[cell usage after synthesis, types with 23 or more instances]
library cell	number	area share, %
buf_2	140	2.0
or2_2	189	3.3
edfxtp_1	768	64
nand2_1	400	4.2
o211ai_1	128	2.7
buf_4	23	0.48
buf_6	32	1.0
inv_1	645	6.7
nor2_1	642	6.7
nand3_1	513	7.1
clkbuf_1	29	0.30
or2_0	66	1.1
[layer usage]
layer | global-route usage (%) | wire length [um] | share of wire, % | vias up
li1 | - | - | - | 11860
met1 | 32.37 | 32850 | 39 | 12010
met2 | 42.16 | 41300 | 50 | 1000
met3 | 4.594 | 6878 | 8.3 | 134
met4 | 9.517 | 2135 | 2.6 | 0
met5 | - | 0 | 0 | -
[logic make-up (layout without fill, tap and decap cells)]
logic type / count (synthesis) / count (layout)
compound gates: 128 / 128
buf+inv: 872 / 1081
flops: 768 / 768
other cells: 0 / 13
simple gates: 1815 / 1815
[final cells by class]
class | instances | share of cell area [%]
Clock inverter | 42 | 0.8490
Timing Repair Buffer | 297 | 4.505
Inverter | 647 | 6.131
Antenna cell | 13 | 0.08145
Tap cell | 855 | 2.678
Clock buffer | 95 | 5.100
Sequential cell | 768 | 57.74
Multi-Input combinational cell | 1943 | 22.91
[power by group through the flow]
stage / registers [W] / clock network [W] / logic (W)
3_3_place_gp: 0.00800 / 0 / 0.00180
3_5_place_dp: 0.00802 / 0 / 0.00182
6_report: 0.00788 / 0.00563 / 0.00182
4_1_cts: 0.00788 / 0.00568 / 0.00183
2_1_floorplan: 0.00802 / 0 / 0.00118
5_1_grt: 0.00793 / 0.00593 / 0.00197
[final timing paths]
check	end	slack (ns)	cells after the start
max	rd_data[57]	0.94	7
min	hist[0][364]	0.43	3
## config.mk

```make
export PLATFORM = sky130hd
export DESIGN_NAME = imusf_mac
export DESIGN_NICKNAME = d
export VERILOG_FILES = /design/src/imusf_pkg.sv /design/src/imusf_mac.sv
export SDC_FILE = /design/constraint.sdc
export NUM_CORES = 2
export LEC_CHECK = 0
export ABC_AREA = 1
export BUFFER_PORTS_ARGS = -buffer_cell sky130_fd_sc_hd__buf_2
export CAP_MARGIN = 20
export CORE_ASPECT_RATIO = 0.9
export CORE_MARGIN = 2
export CORE_UTILIZATION = 28
export CTS_BUF_LIST = sky130_fd_sc_hd__clkbuf_8
export CTS_CLUSTER_SIZE = 14
export DETAILED_ROUTE_END_ITERATION = 10
export SKIP_LAST_GASP = 1
export SYNTH_ARGS = -nofsm -noshare
export SYNTH_HDL_FRONTEND = slang
export SYNTH_SLANG_ARGS = --single-unit
```

## constraint.sdc

```tcl
create_clock -name clk -period 24.1 [get_ports clk]
set_clock_uncertainty 0.1 [all_clocks]
set_input_delay 6.025 -clock clk [delete_from_list [all_inputs] [get_ports clk]]
set_output_delay 6.025 -clock clk [all_outputs]
set_load 0.03 [all_outputs]
```

## src/imusf_pkg.sv

```systemverilog
// Shared types and helpers for the sensor conditioning block.
package imusf_pkg;

  // Q format value held in 32 bits
  typedef logic signed [31:0] q_t;

  // Shared multiply-accumulate widths
  localparam int MAC_AW = 34;
  localparam int MAC_BW = 30;
  localparam int ACC_W  = 64;

  // Control of the shared multiply-accumulate unit
  typedef struct packed {
    logic en;
    logic clr;
    logic sub;
    logic shl;
  } mac_ctl_t;

  // Filter history of one axis: inputs and outputs one and two samples back
  typedef struct packed {
    q_t x1;
    q_t x2;
    q_t y1;
    q_t y2;
  } hist_t;

  // Saturate a wide signed value to 32 bits
  function automatic q_t sat32(input logic signed [ACC_W-1:0] val);
    q_t res;
    if (val > 64'sd2147483647) begin
      res = 32'sh7fffffff;
    end else if (val < -64'sd2147483648) begin
      res = 32'sh80000000;
    end else begin
      res = val[31:0];
    end
    return res;
  endfunction

endpackage

```

## src/imusf_mac.sv

```systemverilog
// Shared multiply-accumulate unit with optional left shift and subtract.
module imusf_mac #(
  parameter int FRAC_BITS = 16
) (
  input  logic                                 clk,
  input  imusf_pkg::mac_ctl_t                  ctl,
  input  logic signed [imusf_pkg::MAC_AW-1:0]  op_a,
  input  logic signed [imusf_pkg::MAC_BW-1:0]  op_b,
  output logic signed [imusf_pkg::ACC_W-1:0]   acc
);
  import imusf_pkg::*;

  logic signed [ACC_W-1:0] prod;
  logic signed [ACC_W-1:0] term;
  logic signed [ACC_W-1:0] base;

  // Form the product and align it
  assign prod = $signed(op_a) * $signed(op_b);
  assign term = ctl.shl ? (prod <<< FRAC_BITS) : prod;
  assign base = ctl.clr ? '0 : acc;

  // Accumulate
  always_ff @(posedge clk) begin
    if (ctl.en) begin
      acc <= ctl.sub ? (base - term) : (base + term);
    end
  end

endmodule

```

# Word level (Yosys, flattened, before mapping)
# Index checks and enable logic that the tools add are counted.
word_totals:
  register_bits: 64
  output_inout_bits: 64
  in_bits: 69
classes:
  add_sub_neg: 2
  multipliers: 1
  muxes: 3
op_table:
  columns: ["operator", "n"]
  rows:
  - ["$mux W64", 3]
  - ["$add A64 B64 Y64", 1]
  - ["$mul A34 B30 Y64", 1]
  - ["$sub A64 B64 Y64", 1]

# Longest topological paths before layout
logic_depth:
  word_depth: 4
  depth_mapped: 57
  mapped_depth_nobuf: 55

# Worst setup path before layout
# Ideal clock, no wire load.
synth_path:
  path_kind: "input-to-reg"
  startpoint: "in op_b[5] (netlist bit)"
  endpoint: "reg acc[63] (netlist bit), data pin"
  arrival_time_ps: 15206
  slack_ps: 8540
  required_ps: 23746
  cell_stages: 50
  setup_ps: 254
  n_path_buf: 2
  path_cell_list: "clkbuf_1 -> clkbuf_1 -> nand2_1 -> inv_1 -> fa_1 -> fa_1 -> fa_1 -> fa_1 -> inv_1 -> fa_1 -> inv_1 -> fa_1 -> inv_1 -> fa_1 -> fa_1 -> inv_1 -> ha_1 -> nand2_1 -> (+14 left out) -> nor2_1 -> nand3_1 -> nand2_1 -> nand2_1 -> nand2_1 -> nand2_1 -> ha_1 -> nand2_1 -> nor2_1 -> inv_1 -> nor4_1 -> and3_1 -> nand2_1 -> nand2_1 -> nand3b_1 -> nand2_1 -> nand4_1 -> nand2_1"
synth_between:
  elab_chain_len: 4
  elab_cells_between_ends: 5
  classes_between: "2 x add/sub; 1 x mul; 2 x mux"
synth_rtl:
  columns: ["item", "line_no", "text"]
  rows:
  - ["start, declared", "imusf_mac.sv:8", "input logic signed [imusf_pkg::MAC_BW-1:0] op_b,"]
  - ["$mul A34 B30 Y64 (*)", "imusf_mac.sv:18", "assign prod = $signed(op_a) * $signed(op_b);"]
  - ["$mux W64 (*)", "imusf_mac.sv:19", "assign term = ctl.shl ? (prod <<< FRAC_BITS) : prod;"]
  - ["$add A64 B64 Y64 / $sub A64 B64 Y64 (equally long branches)", "imusf_mac.sv:25", "acc <= ctl.sub ? (base - term) : (base + term);"]
  - ["$mux W64 (*)", "imusf_mac.sv:25", null]
  - ["end signal, assigned", "imusf_mac.sv:25", null]
  - ["end, declared", "imusf_mac.sv:9", "output logic signed [imusf_pkg::ACC_W-1:0] acc"]
# Mark *: on every way between the ends. The rest lies on a longest branch, timed or not.
# A chain may end at the register's enable or synchronous reset.

# Final worst setup path
layout_path:
  startpoint: "in op_b[4] (netlist bit)"
  endpoint: "reg acc[63] (netlist bit), data pin"
# The elaborated chain is that of the path after synthesis.

==> metrics.md <==
| Metric | Value |
|---|---|
| Commonest non-fill, non-tap cell in the layout | `inv_1` |
| Area leader, netlist | `fa_1` |
| #FFs+latches synth | `64` |
| # port buffers | `132` |
| Num ports | `133` |
| Clk pin slew, worst setup/hold paths | `80 ps` |
| Mapped cell area | `47670 um^2` |
| Ys async rst share | `0%` |
| Slew margin rel. | `25.82%` |
| Initial antenna violation count | `3` |
| Crit. End Element | `flop` |
| # setup viols final | `0` |
| Root Driver | `clkbuf_8` |
| CP Data Required Time | `24150 ps` |
| Yosys warning count | `0` |
| DRT Pass-1 Iters | `9` |
| Syn nets | `7878` |
| Reg2reg start | `acc[2]` |
| Mapped Avg Cell Area | `7.343 um^2` |
| Distinct cells, synth | `52` |
| Crit-path max FO | `34` |
| Starting density of the core | `28.22%` |
| Die height | `395.4 um` |
| Post-CTS setup buffer count | `0` |
| Post-route minimum period | `16770 ps` |
| Final Cycle Share | `69.58%` |
| Overall die area | `173600 um^2` |
| Final ANT Viol Nets | `0` |
| Hold Startpoint | `acc[1]` |
| Worst skew pair latency | `390 ps` |
| Max reg flops | `64` |
| Core Area | `168900 um^2` |
| Outcome | `finished, violations left` |
| Hold-fix buffers, CTS | `0` |
| Crit path from | `op_b[4]` |
| Worst-margin pin slew | `1113 ps` |
| Final WL | `156.5 mm` |
| Pins over their slew limit | `0` |
| Via count | `39880` |
| CTS tree | `done` |
| Post-CTS sizing | `0` |
| Die Width | `438.9 um` |
| Commonest register cell after synthesis | `edfxtp_1` |
| Most frequent CP cell | `nand2_1` |
| Total GRT Usage | `18.58%` |
| Num CTS Buffers | `9` |
| Seq/Total Area, Yosys | `4.031%` |
| H-tree depth | `3` |
| Routed len/inst | `18.02 um` |
| Area Overhead vs Synth | `6.396%` |
| Layout cells sized above 1 | `4.413%` |
| Slowest stage cell, crit path | `buf_2` |
| Largest net degree at the start of global routing | `65` |
| Reg with most FFs | `acc` |
| CP startpoint kind | `input port` |
| First-iteration detailed-routing DRC count | `3009` |
| Maximum capacitance violations | `0` |
| CP Class | `in -> reg` |
| Detailed placer's ending HPWL | `126.9 mm` |
| Clock Sinks | `64` |
| Most frequent cells in the layout | `1933 x inv_1, 1749 x nand2_1, 1071 x fa_1` |
| Endpoints failing hold | `0` |
| Fillers | `18470` |
| CP max stage delay | `700 ps` |
| Placed Cells incl. Taps | `8665` |
| DRC viols | `10` |
| Utilization after layout | `30.03%` |
| Setup TNS | `0 ps` |
| Worst Hold Class | `reg -> reg` |
| Failing checks | `DRC` |
| Post-route insts no fill | `8685` |
| Rows | `143` |
| Post-synth EDFFs | `64` |
| Clock Path Buffers | `2` |
| First-pass GRT wire length | `251.3 mm` |
| Vias in the first global route | `43310` |
| Mapped Cells | `6492` |
| Gr ovfl total | `0` |
| Ranking of synthesized cells by area | `fa_1 45%, inv_1 15%, nand2_1 14%` |
| Unrepaired setup endpoints after global routing | `false` |
| Max Freq | `59.63 MHz` |
| Critical path arrival | `16820 ps` |
| Nets | `7817` |
| Largest registers | `acc (64)` |
| GPL Wtd Cong | `0.9373` |
| Vias/cell | `4.592` |
| Share of the synthesized area in the top cell type | `44.98%` |
==> synth_stat cells, types with 3 or more instances <==
cell	n
a21o_1	7
a21oi_1	165
a31oi_1	28
and2_1	3
buf_1	5
buf_2	6
clkbuf_1	236
edfxtp_1	64
fa_1	1071
ha_1	246
inv_1	1931
inv_2	17
nand2_1	1749
nand2_2	18
nand3_1	192
nand3_2	11
nand3b_1	8
nand4_1	40
nor2_1	349
nor2_2	12
nor2_4	7
nor3_1	18
nor4_1	11
o211ai_1	6
o21a_1	9
o21ai_0	87
o21ai_1	3
o21bai_1	19
o221a_2	3
or2_2	16
xnor2_1	47
xor2_1	80
==> per-layer routing <==
layer	up-vias	track usage (%)	wire (um)
met1	19990	24.90	67200
met2	1368	32.03	75510
met4	2	4.148	4006
met5	-	0	13
met3	246	2.080	9750
li1	18280	-	-
==> stage by stage <==
step                instance area (um^2)  setup slack [ps]  hold WS, ps
floorplan                          47670              8540        844.6
global placement                   50520              6625        732.2
detailed placement                 50520              6633        742.0
CTS                                50690              7053        759.6
global route                       50720              6636        839.5
finish                             50720              7331        738.7
==> layout make-up <==
cell class	count	area (um^2)	area share, %
Clock buffer	9	123.9	0.2442
Antenna cell	2	5.005	0.009868
Tap cell	2247	2811	5.543
Clock inverter	7	55.05	0.1085
Timing Repair Buffer	176	996.0	1.964
Inverter	1950	7320	14.43
Multi-Input combinational cell	4230	37490	73.91
Sequential cell	64	1922	3.789
==> final timing paths <==
path,end,slack (ps),cells past startpoint
worst max register to register,acc[55],20080,19
worst min-delay path,acc[1],740,3
worst min register to register,acc[1],740,3
worst max-delay path,acc[63],7330,46
==> worst max-delay path, delay by kind of cell <==
| kind | cells | cell delay [ps] |
|---|---|---|
| adder cells (fa/ha/maj) | 10 | 5070 |
| AND/OR/NAND/NOR | 24 | 3110 |
| buffers and inverters | 8 | 1330 |
| AO/OA/AOI/OAI | 4 | 1260 |
==> logic make-up (layout without fill, tap and decap cells) <==
family / after synthesis / count (layout) / synth area share, %
AO/OA/AOI/OAI: 343 / 343 / 4.084
XOR/XNOR: 127 / 127 / 2.333
adder cells (fa/ha/maj): 1317 / 1317 / 51.43
buffers and inverters: 2198 / 2142 / 17.33
flip-flops: 64 / 64 / 4.031
other: 0 / 2 / 0
AND/OR/NAND/NOR: 2443 / 2443 / 20.79
Power is not shown: default switching activity piles up to over one toggle a cycle in this logic, so the estimate is an artifact.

● ● ● ●

• **EXERCISE DESCRIPTION**:
Whenever "gates" occurs in a line above, copy that line.

• **TASK SOLUTION**:
compound gates: 128 / 128
simple gates: 1815 / 1815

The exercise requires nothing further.